───── Records for the task

Source: an optimization exercise on an open RTL-to-GDS flow (aim: small area, a short achievable clock period and few clock cycles per item). Production flows keep margins and buffers that such runs may drop.
Function was checked by simulation only, so behaviour that the tests miss may differ from the original.
Power figures rest on the tool's default switching activity, not on a simulated workload.

--- run.sh ---
#!/bin/bash
# synth_recipe.tcl (not shown) runs the flow's synth.tcl, then flattens the netlist and writes it again
# the make line also repeats each setting of config.mk as NAME=value (left out here)
make -C /OpenROAD-flow-scripts/flow DESIGN_CONFIG=/design/flow/config.mk WORK_HOME=/design/flow/orfs CLKGATE_MAP_FILE= SYNTH_SCRIPT=/design/flow/synth_recipe.tcl finish
--- config.mk ---
export PLATFORM = sky130hd
export DESIGN_NAME = qu_core
export DESIGN_NICKNAME = qu_core
export VERILOG_FILES = /design/flow/design.v
export SDC_FILE = /design/flow/constraint.sdc
export NUM_CORES = 4
export LEC_CHECK = 0
export CAP_MARGIN = 20
export CORE_MARGIN = 2
export CORE_UTILIZATION = 40
export SLEW_MARGIN = 20
--- constraint.sdc ---
create_clock -name core_clock -period 5.5 [get_ports {clk}]
set_input_delay 1.1000 -clock core_clock [delete_from_list [all_inputs] [get_ports {clk}]]
set_output_delay 1.1000 -clock core_clock [all_outputs]
set_load 0.01 [all_outputs]
--- design.v ---
`default_nettype none
module startup_ctrl (
    input  logic clk,
    input  logic arst_n,
    output logic if_en,
    output logic core_ready
);
    localparam int unsigned CNT_W = $clog2(3 + 1);
    logic [CNT_W-1:0] cnt;
    logic             en_q;
    always_ff @(posedge clk or negedge arst_n) begin
        if (!arst_n) begin
            cnt  <= '0;
            en_q <= 1'b0;
        end else if (!en_q) begin                          
            cnt <= cnt + 1'b1;
            if (cnt == CNT_W'(3 - 1)) begin
                en_q <= 1'b1;
            end
        end
    end
    assign if_en      = en_q;
    assign core_ready = en_q;
endmodule
`default_nettype wire
`default_nettype none
module front_end (
    input  logic                       clk,
    input  logic                       arst_n,
    input  logic                       if_en,
    input  logic                       instr_valid,
    input  logic [16-1:0] instr,
    input  logic [2:0]                 rob_tail,
    input  logic                       retire_en,
    input  logic [22-1:0]       retire,
    output logic [2:0]                 rf_rs1_addr,
    output logic [2:0]                 rf_rs2_addr,
    input  logic [16-1:0]  rf_rs1_data,
    input  logic [16-1:0]  rf_rs2_data,
    output logic                       res_st_wr_en,
    output logic [2:0]                 res_st_wr_addr,
    output logic [51-1:0]      res_st_wr_cell,
    output logic                       rob_incr_tail
);
    logic [8-1:0] busy;
    logic [2:0]               tag_tbl [8];
    logic [1:0]               dec_op;
    logic [2:0]               dec_rd;
    logic [2:0]               dec_rs1;
    logic [2:0]               dec_rs2;
    logic [4:0]               dec_imm;
    logic [20-1:0]     src1;
    logic [20-1:0]     src2;
    logic                     dispatch;
    function automatic logic [20-1:0] rename_src(input logic [2:0] r,
                                                        input logic [16-1:0] rf_val);
        logic [20-1:0] s;
        s               = '0;
        s[19]  = 1'b1;
        s[15:0]  = rf_val;
        if (r != 3'd0 && busy[r]) begin
            s[18:16] = tag_tbl[r];
            if (retire_en && retire[21:19] == tag_tbl[r]) begin
                s[15:0] = retire[15:0];      
            end else begin
                s[19] = 1'b0;
                s[15:0] = '0;
            end
        end
        rename_src = s;
    endfunction
    assign dec_op   = instr[15:14];
    assign dec_rd   = instr[13:11];
    assign dec_rs1  = instr[10:8];
    assign dec_rs2  = instr[7:5];
    assign dec_imm  = instr[4:0];
    assign dispatch = if_en & instr_valid;
    assign rf_rs1_addr = dec_rs1;
    assign rf_rs2_addr = dec_rs2;
    always_comb begin
        src1 = rename_src(dec_rs1, rf_rs1_data);
        if (dec_op == 2'd3) begin
            src2 = {1'b1, 3'd0, 11'd0, dec_imm};
        end else begin
            src2 = rename_src(dec_rs2, rf_rs2_data);
        end
    end
    assign res_st_wr_cell = {1'b1, dec_op, dec_rd, src1, src2, dec_imm};
    assign res_st_wr_en   = dispatch;
    assign res_st_wr_addr = rob_tail;
    assign rob_incr_tail  = dispatch;
    always_ff @(posedge clk or negedge arst_n) begin
        if (!arst_n) begin
            busy <= '0;
        end else begin
            if (retire_en && retire[18:16] != 3'd0 &&
                tag_tbl[retire[18:16]] == retire[21:19]) begin
                busy[retire[18:16]] <= 1'b0;
            end
            if (dispatch && dec_rd != 3'd0) begin
                busy[dec_rd] <= 1'b1;
            end
        end
    end
    always_ff @(posedge clk) begin
        if (dispatch && dec_rd != 3'd0) begin
            tag_tbl[dec_rd] <= rob_tail;
        end
    end
endmodule
`default_nettype wire
`default_nettype none
module res_st (
    input  logic                  clk,
    input  logic                  arst_n,
    input  logic                  wr_en,
    input  logic [2:0]            wr_addr,
    input  logic [51-1:0] wr_cell,
    input  logic [2:0]            head_addr,
    output logic [51-1:0] head_cell,
    input  logic                  retire_en,
    input  logic [22-1:0]  retire
);
    logic [8-1:0] vld;
    logic [51-1:0]    cells [8];
    logic [51-1:0]    woken [8];
    function automatic logic [20-1:0] wake(input logic [20-1:0] s,
                                                  input logic [22-1:0] r);
        logic [20-1:0] w;
        w = s;
        if (!s[19] && s[18:16] == r[21:19]) begin
            w[19] = 1'b1;
            w[15:0] = r[15:0];
        end
        wake = w;
    endfunction
    always_ff @(posedge clk or negedge arst_n) begin
        if (!arst_n) begin
            vld <= '0;
        end else begin
            if (retire_en) begin
                vld[retire[21:19]] <= 1'b0;
            end
            if (wr_en) begin
                vld[wr_addr] <= 1'b1;
            end
        end
    end
    always_comb begin
        for (int i = 0; i < 8; i++) begin
            woken[i]             = cells[i];
            woken[i][44:25] = wake(cells[i][44:25], retire);
            woken[i][24:5] = wake(cells[i][24:5], retire);
        end
    end
    always_ff @(posedge clk) begin
        for (int i = 0; i < 8; i++) begin
            if (wr_en && wr_addr == 3'(i)) begin
                cells[i] <= wr_cell;
            end else if (retire_en && vld[i]) begin
                cells[i] <= woken[i];
            end
        end
    end
    always_comb begin
        head_cell              = cells[head_addr];
        head_cell[50] = vld[head_addr];
    end
endmodule
`default_nettype wire
`default_nettype none
module rf (
    input  logic                      clk,
    input  logic                      arst_n,
    input  logic [2:0]                rs1_addr,
    input  logic [2:0]                rs2_addr,
    output logic [16-1:0] rs1_data,
    output logic [16-1:0] rs2_data,
    input  logic                      wr_en,
    input  logic [22-1:0]      wr
);
    logic [16-1:0] regs [8];
    always_ff @(posedge clk or negedge arst_n) begin
        if (!arst_n) begin
            for (int i = 0; i < 8; i++) begin
                regs[i] <= '0;
            end
        end else if (wr_en && wr[18:16] != 3'd0) begin  
            regs[wr[18:16]] <= wr[15:0];
        end
    end
    assign rs1_data = (rs1_addr == 3'd0) ? '0 : regs[rs1_addr];
    assign rs2_data = (rs2_addr == 3'd0) ? '0 : regs[rs2_addr];
endmodule
`default_nettype wire
`default_nettype none
module back_end (
    input  logic                    clk,
    input  logic                    arst_n,
    input  logic                    schedule_en,
    output logic [2:0]              head_addr,
    input  logic [51-1:0]   head_cell,
    output logic                    retire_en,
    output logic [22-1:0]    retire,
    output logic [2:0]              rob_tail,
    input  logic                    rob_incr_tail,
    output logic                    rob_full,
    output logic                    commit_valid,
    output logic [19-1:0] commit
);
    localparam int unsigned CNT_W = $clog2(8 + 1);
    logic [2:0]                head_q;
    logic [2:0]                tail_q;
    logic [CNT_W-1:0]          count_q;
    logic                      fire;
    logic [1:0]                op;
    logic [2:0]                rd;
    logic [20-1:0]      src1;
    logic [20-1:0]      src2;
    logic [16-1:0] op_a;
    logic [16-1:0] op_b;
    logic [16-1:0] result;
    assign head_addr = head_q;
    assign rob_tail  = tail_q;
    assign rob_full  = (count_q == CNT_W'(8));
    assign op   = head_cell[49:48];
    assign rd   = head_cell[47:45];
    assign src1 = head_cell[44:25];
    assign src2 = head_cell[24:5];
    assign fire = schedule_en & head_cell[50] & src1[19] & src2[19];
    always_comb begin
        op_a = src1[15:0];
        op_b = src2[15:0];
        case (op)
            2'd0:  result = op_a + op_b;
            2'd1:  result = op_a - op_b;
            2'd2:  result = op_a ^ op_b;
            2'd3: result = op_a + {11'd0, head_cell[4:0]};
            default:     result = '0;
        endcase
        if (rd == 3'd0) begin
            result = '0;                                   
        end
    end
    always_ff @(posedge clk or negedge arst_n) begin
        if (!arst_n) begin
            head_q       <= '0;
            tail_q       <= '0;
            count_q      <= '0;
            retire_en    <= 1'b0;
            commit_valid <= 1'b0;
        end else begin
            retire_en    <= fire;
            commit_valid <= fire;
            if (fire) begin
                head_q <= head_q + 1'b1;
            end
            if (rob_incr_tail) begin
                tail_q <= tail_q + 1'b1;
            end
            count_q <= count_q + CNT_W'(rob_incr_tail) - CNT_W'(fire);
        end
    end
    always_ff @(posedge clk) begin
        if (fire) begin
            retire <= {head_q, rd, result};
            commit <= {rd, result};
        end
    end
endmodule
`default_nettype wire
`default_nettype none
module qu_core
(
    input  logic                       clk,
    input  logic                       arst_n,
    input  logic                       instr_valid,
    input  logic [16-1:0] instr,
    input  logic                       schedule_en,
    output logic                       core_ready,
    output logic                       rob_full,
    output logic                       commit_valid,
    output logic [19-1:0]    commit
);
    logic                      if_en;
    logic [2:0]                rf_rs1_addr;
    logic [2:0]                rf_rs2_addr;
    logic [16-1:0] rf_rs1_data;
    logic [16-1:0] rf_rs2_data;
    logic                      res_st_wr_en;
    logic [2:0]                res_st_wr_addr;
    logic [51-1:0]     res_st_wr_cell;
    logic [2:0]                head_addr;
    logic [51-1:0]     head_cell;
    logic                      retire_en;
    logic [22-1:0]      retire;
    logic [2:0]                rob_tail;
    logic                      rob_incr_tail;
    startup_ctrl qu_startup_ctrl (
        .clk(clk),
        .arst_n(arst_n),
        .if_en(if_en),
        .core_ready(core_ready)
    );
    front_end qu_front_end (
        .clk(clk),
        .arst_n(arst_n),
        .if_en(if_en),
        .instr_valid(instr_valid),
        .instr(instr),
        .rob_tail(rob_tail),
        .retire_en(retire_en),
        .retire(retire),
        .rf_rs1_addr(rf_rs1_addr),
        .rf_rs2_addr(rf_rs2_addr),
        .rf_rs1_data(rf_rs1_data),
        .rf_rs2_data(rf_rs2_data),
        .res_st_wr_en(res_st_wr_en),
        .res_st_wr_addr(res_st_wr_addr),
        .res_st_wr_cell(res_st_wr_cell),
        .rob_incr_tail(rob_incr_tail)
    );
    res_st qu_res_st (
        .clk(clk),
        .arst_n(arst_n),
        .wr_en(res_st_wr_en),
        .wr_addr(res_st_wr_addr),
        .wr_cell(res_st_wr_cell),
        .head_addr(head_addr),
        .head_cell(head_cell),
        .retire_en(retire_en),
        .retire(retire)
    );
    rf qu_phy_rf (
        .clk(clk),
        .arst_n(arst_n),
        .rs1_addr(rf_rs1_addr),
        .rs2_addr(rf_rs2_addr),
        .rs1_data(rf_rs1_data),
        .rs2_data(rf_rs2_data),
        .wr_en(retire_en),
        .wr(retire)
    );
    back_end qu_back_end (
        .clk(clk),
        .arst_n(arst_n),
        .schedule_en(schedule_en),
        .head_addr(head_addr),
        .head_cell(head_cell),
        .retire_en(retire_en),
        .retire(retire),
        .rob_tail(rob_tail),
        .rob_incr_tail(rob_incr_tail),
        .rob_full(rob_full),
        .commit_valid(commit_valid),
        .commit(commit)
    );
endmodule
`default_nettype wire
==> metrics.md <==
| Metric | Value |
|---|---|
| Layout area overhead | 12.5% |
| Ratio of final minimum period to clock period | 0.935 |
| Proportion of synthesized flip-flops having asynchronous set or reset | 0.239 |
| Sum of negative setup slack | 0 ns |
| Worst min path class | flop to flop |
| Synth Area per Inst | 11.6 µm² |
| Post-synth EDFFs | 446 |
| Post-detail-place hpwl | 61,900 µm |
| Dominant cells by area after synthesis | sky130_fd_sc_hd__edfxtp_1 (44%), sky130_fd_sc_hd__dfrtp_1 (12%), sky130_fd_sc_hd__mux2_2 (7.0%) |
| CTS H-tree lvls | 3 |
| Ratio of cells with drive above 1 in the final layout | 0.186 |
| Worst max-slew margin expressed relative to the limit | 0.243 |
| Number of max-capacitance violations reported | 0 |
| Number of placed cells counting well taps | 3,540 |
| Antenna diode instance count | 0 |
| Hold Path Sink | qu_startup_ctrl.cnt[0]$_DFFE_PN0N_ |
| Synthesized netlist cell count | 2,632 |
| Hold violation count in the final report | 0 |
| Fmax achieved | 194 MHz |
| Element type at the critical path start | flop |
| Number of port buffers | 41 |
| Vias in the first global route | 21.8k |
| First-pass GRT wire length | 140,000 µm |
| Routed vias | 22.2k |
| Maximum clock skew at final layout | 0.0266 ns |
| Yosys warnings | 8 |
| Fraction of synthesized cell area taken by the top area cell type | 0.440 |
| Leftover overflow at the end of global routing | 0 |
| Measured slew at the worst slew-check pin | approximately 1.1 ns |
| Hold buffers post-CTS | 0 |
| Number of buffers created by CTS | 67 |
| Startpoint of the tightest hold check path | qu_startup_ctrl.cnt[0]$_DFFE_PN0N_ |
| Die height | 280 µm |
| Final-report setup violation count | 0 |
| Floorplan die width | ~280 µm |
| Antenna violations before repair | 0 |
| Post-synthesis instance area | a little over 0.03 mm² |
| Worst-skew pair later-pin latency | 0.62 ns |
| Most used DFF post-synth | sky130_fd_sc_hd__edfxtp_1 |
| Depth of the worst register-to-register path | 20 |
| Initial cell density of the core | 0.402 |
| Post-detailed-route DRC marker count | 0 |
| Number of cell rows | slightly above 100 |
| Largest net degree at the start of global routing | 84 |
| Reg-to-reg endpoint | qu_back_end.commit[15]$_SDFFCE_PN0P_ |
| Antenna viol nets, final | 0 |
| Proportion of synthesized chip area in sequential cells | 0.558 |
| Clk sinks | 590 |
| Leak pwr | 12.4 nW |
| Drt initial violations | 3,044 |
| Largest fanout of any net on the critical path | 9 |
| Average detailed-routed wire length per instance | 25.6 µm |
| CP Data Arrival Time | 5.49 ns |
| Outcome | no timing/DRC/antenna violations |
| Yosys top cell by area | sky130_fd_sc_hd__edfxtp_1 |
| Unrepaired setup endpoints after global routing | no |
| Most frequent standard cell in the layout excluding fill and tap cells | sky130_fd_sc_hd__edfxtp_1 |
| Final wirelength | 93,800 µm |
| Clock tree from TritonCTS | yes |
| Register bit count reported by yosys | 590 |
| Final Net Count | approximately 2.7k |
| Worst Path Required | 5.85 ns |
| Utilization after layout | 0.452 |
| Final estimated routing congestion in global placement | 0.900 |
| Number of buffers on the longest clock path | 3 |
| Clk slew on worst S/H paths | 0.06 ns |
| Final min period | around 5 ns |
| Mapped Nets | 2,704 |
| GR Util All Layers | 0.239 |
| Capturing element type of the critical path | flop |
| WS Path Type | flop to flop |
| DRT Pass-1 Iters | 8 |
| Final Slew Violations | 0 |
| DIE AREA | 0.0782 mm² |
| Worst Hold Path Cells | 1 |
| Most frequent cells in the layout | sky130_fd_sc_hd__edfxtp_1 (446), sky130_fd_sc_hd__nand2_1 (297), sky130_fd_sc_hd__o21ai_0 (235), sky130_fd_sc_hd__mux2_2 (190), sky130_fd_sc_hd__nor2_1 (187) |
| Setup slack of the worst register-to-register path | 0.36 ns |
| Post-Layout Cell Count | 3,659 |
| Number of primary I/O pins | between 40 and 50 |
| Root buffer cell | sky130_fd_sc_hd__clkbuf_16 |
| Ratio of total power to cell area | ~650 mW/mm² |
| Area of the placeable core | roughly 0.076 mm² |
| Peak ir drop on the vdd network | 0.000354 V |
| Number of distinct library cell variants in the gate-level netlist after synthesis | 77 |
| Per-cell via count in the routed design | a little over 6 |
| R2r startpoint | qu_back_end.head_q[1]$_DFFE_PN0P_ |
[how the worst max path moves through the flow]
stage / from / end / slack (ns) / depth (start not counted)
floorplan: qu_back_end.head_q[0]$_DFFE_PN0P_ / qu_back_end.commit[15]$_SDFFCE_PN0P_ / 0.59 / 21
global placement: qu_back_end.head_q[1]$_DFFE_PN0P_ / qu_back_end.commit[15]$_SDFFCE_PN0P_ / 0.35 / 20
detailed placement: qu_back_end.head_q[1]$_DFFE_PN0P_ / qu_back_end.commit[15]$_SDFFCE_PN0P_ / 0.37 / 20
CTS: qu_back_end.head_q[1]$_DFFE_PN0P_ / qu_back_end.commit[15]$_SDFFCE_PN0P_ / 0.30 / 20
global route: qu_back_end.head_q[1]$_DFFE_PN0P_ / qu_back_end.commit[15]$_SDFFCE_PN0P_ / 0.03 / 20
finish: qu_back_end.head_q[1]$_DFFE_PN0P_ / qu_back_end.commit[15]$_SDFFCE_PN0P_ / 0.36 / 20
[critical path: stages (launching register included)]
cell and delay, ns:
sky130_fd_sc_hd__dfrtp_2 0.46, sky130_fd_sc_hd__ha_1 0.23, sky130_fd_sc_hd__ha_2 0.26, sky130_fd_sc_hd__a22o_1 0.23
sky130_fd_sc_hd__a221o_1 0.31, sky130_fd_sc_hd__o32ai_4 0.29, sky130_fd_sc_hd__ha_1 0.22, sky130_fd_sc_hd__nand2_1 0.08
sky130_fd_sc_hd__or2_2 0.35, sky130_fd_sc_hd__o41ai_4 0.34, sky130_fd_sc_hd__xnor2_1 0.16, sky130_fd_sc_hd__nor2_1 0.07
sky130_fd_sc_hd__ha_1 0.38, sky130_fd_sc_hd__nand2_1 0.07, sky130_fd_sc_hd__a2111oi_1 0.37, sky130_fd_sc_hd__a22oi_1 0.17
sky130_fd_sc_hd__a21oi_2 0.19, sky130_fd_sc_hd__a31oi_1 0.15, sky130_fd_sc_hd__xnor2_1 0.30, sky130_fd_sc_hd__o211a_1 0.20
sky130_fd_sc_hd__nor3_1 0.05
[metal layers]
layer | vias to the layer above | global-route usage | wire [µm]
li1 | 9825 | - | -
met1 | 11147 | 0.324 | 39000
met2 | 1087 | 0.392 | 43800
met3 | 152 | 0.0482 | 8900
met4 | 0 | 0.0633 | 2140
met5 | - | 0 | 0
[through the flow]
stage          total power [mW]  hold slack (ns)  setup WS, ns  cell area [µm²]
3_3_place_gp               17.2            0.460         0.348            32000
3_5_place_dp               17.4            0.466         0.369            32000
4_1_cts                    21.9            0.497         0.304            34200
5_1_grt                    23.4            0.508        0.0281            34200
2_1_floorplan              14.1            0.446         0.586            30400
6_report                   22.1            0.485         0.357            34200
[synth_stat cells, drive strengths merged (50+ instances only)]
| cell | instances |
|---|---|
| o21ai | 341 |
| dfrtp | 141 |
| clkbuf | 128 |
| nor2 | 187 |
| xor2 | 63 |
| mux2 | 190 |
| nand2 | 301 |
| buf | 85 |
| a21oi | 87 |
| ha | 50 |
| edfxtp | 446 |
| and2 | 68 |
[final cells by class]
class | instances | area, µm²
clock inverters | 31 | 309
fillers | 6856 | 41400
multi-input cells | 1782 | 12400
well taps | 978 | 1220
repair buffers | 146 | 1210
inverters | 47 | 176
flip-flops and latches | 590 | 17000
clock buffers | 85 | 1850
[report_power, final]
group | switching (mW) | internal, mW
combinational | 6.37 | 4.11
clock | 1.84 | 2.65
sequential | 0.738 | 6.42
[logic make-up after synthesis]
kind of cell | Yosys count | share of synthesized area
AO/OA/AOI/OAI | 689 | 0.148
XOR/XNOR | 94 | 0.0271
adder cells (fa/ha/maj) | 52 | 0.0219
buffers and inverters | 260 | 0.0373
flip-flops | 590 | 0.558
multiplexers | 245 | 0.102
AND/OR/NAND/NOR | 702 | 0.105
[sequential cells by signal, indices dropped and copies added, names as in the netlist, 3 cells and up, named ones only]
name,cells
qu_back_end.count_q,4
qu_front_end.tag_tbl,24
qu_back_end.tail_q,3
qu_res_st.vld,8
qu_back_end.head_q,3
qu_back_end.commit,18
qu_res_st.cells,400
qu_back_end.retire,4
qu_front_end.busy,7
qu_phy_rf.regs,112
[timing repair]
action / 4_1_cts / 5_1_grt
endpoints found under the setup margin: 0 / 1
buffers inserted: 0 / 3
gates resized for setup: 0 / 4
Testbench counts, summed over its fixed seeds: cycles 25,076, items 16,000.

==> re-timing with driven ports <==
The flow's constraints put no driver on any port. The routed layout listed below was extracted and timed again, unchanged, in two steps. Step 1 (the two cells are an assumption about what drives the block):
set clk [get_ports {clk}]
set_driving_cell -lib_cell sky130_fd_sc_hd__clkbuf_16 $clk
set_driving_cell -lib_cell sky130_fd_sc_hd__buf_2 [delete_from_list [all_inputs] $clk]
Step 2, shift: input delay + t, output delay - t, t = (earliest + latest rising clock arrival at the registers) / 2. This alone moves slack from input paths to output paths. a / b / c = ideal ports / drivers / drivers and shift; a / b = the first two.
t, ns: 0.673
setup slack, ns: 0.357 / 0.357 / 0.357
clock arrival spread, ns: 0.028 / 0.028
After both steps setup and hold are still met in this run. The setup slack of this run moves by 0.000 ns with the drivers and by 0.000 ns with both steps.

──────────

** What is expected **
The required output is every line above from the one with "output logic [19-1:0] commit" down to the one with "assign src1 = head_cell[44:25];", restated word for word, ends included.

** Your response **
    output logic [19-1:0] commit
);
    localparam int unsigned CNT_W = $clog2(8 + 1);
    logic [2:0]                head_q;
    logic [2:0]                tail_q;
    logic [CNT_W-1:0]          count_q;
    logic                      fire;
    logic [1:0]                op;
    logic [2:0]                rd;
    logic [20-1:0]      src1;
    logic [20-1:0]      src2;
    logic [16-1:0] op_a;
    logic [16-1:0] op_b;
    logic [16-1:0] result;
    assign head_addr = head_q;
    assign rob_tail  = tail_q;
    assign rob_full  = (count_q == CNT_W'(8));
    assign op   = head_cell[49:48];
    assign rd   = head_cell[47:45];
    assign src1 = head_cell[44:25];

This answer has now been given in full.